### SOURCE RECORDS ###

module full_adder(
    input a,
    input b,
    input cin,
    output cout,
    output s
);
	assign s = a ^ b ^ cin;
	assign cout = a & b | (cin & (a ^ b));
endmodule
File: design/flow/run.sh
#!/bin/bash
# OpenROAD 26Q1-2900-gdf79404cd8, Yosys 0.63+post, stock flow scripts
make -C /OpenROAD-flow-scripts/flow DESIGN_CONFIG=/design/flow/config.mk WORK_HOME=/design/flow/orfs finish
File: design/flow/config.mk
export PLATFORM = sky130hd
export DESIGN_NAME = mult
export DESIGN_NICKNAME = mult
export VERILOG_FILES = /design/flow/design.v
export SDC_FILE = /design/flow/constraint.sdc
export NUM_CORES = 4
export LEC_CHECK = 1
export CORE_AREA = 10 10 121 121
export DIE_AREA = 0 0 131 131
export SYNTH_HDL_FRONTEND = slang
File: design/flow/constraint.sdc
current_design mult

set clk_period 12.7
set clk_io_pct 0.2

create_clock -name clk0 -period $clk_period

set non_clock_inputs [all_inputs -no_clocks]
set_input_delay [expr $clk_period * $clk_io_pct] -clock clk0 $non_clock_inputs
set_output_delay [expr $clk_period * $clk_io_pct] -clock clk0 [all_outputs]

###

**WHAT THIS TASK INVOLVES:** Look for "current_design mult" in the records. Write out its line and every later line through the end exactly, with nothing more.

**OUTPUT OF THE EXERCISE:**
current_design mult

set clk_period 12.7
set clk_io_pct 0.2

create_clock -name clk0 -period $clk_period

set non_clock_inputs [all_inputs -no_clocks]
set_input_delay [expr $clk_period * $clk_io_pct] -clock clk0 $non_clock_inputs
set_output_delay [expr $clk_period * $clk_io_pct] -clock clk0 [all_outputs]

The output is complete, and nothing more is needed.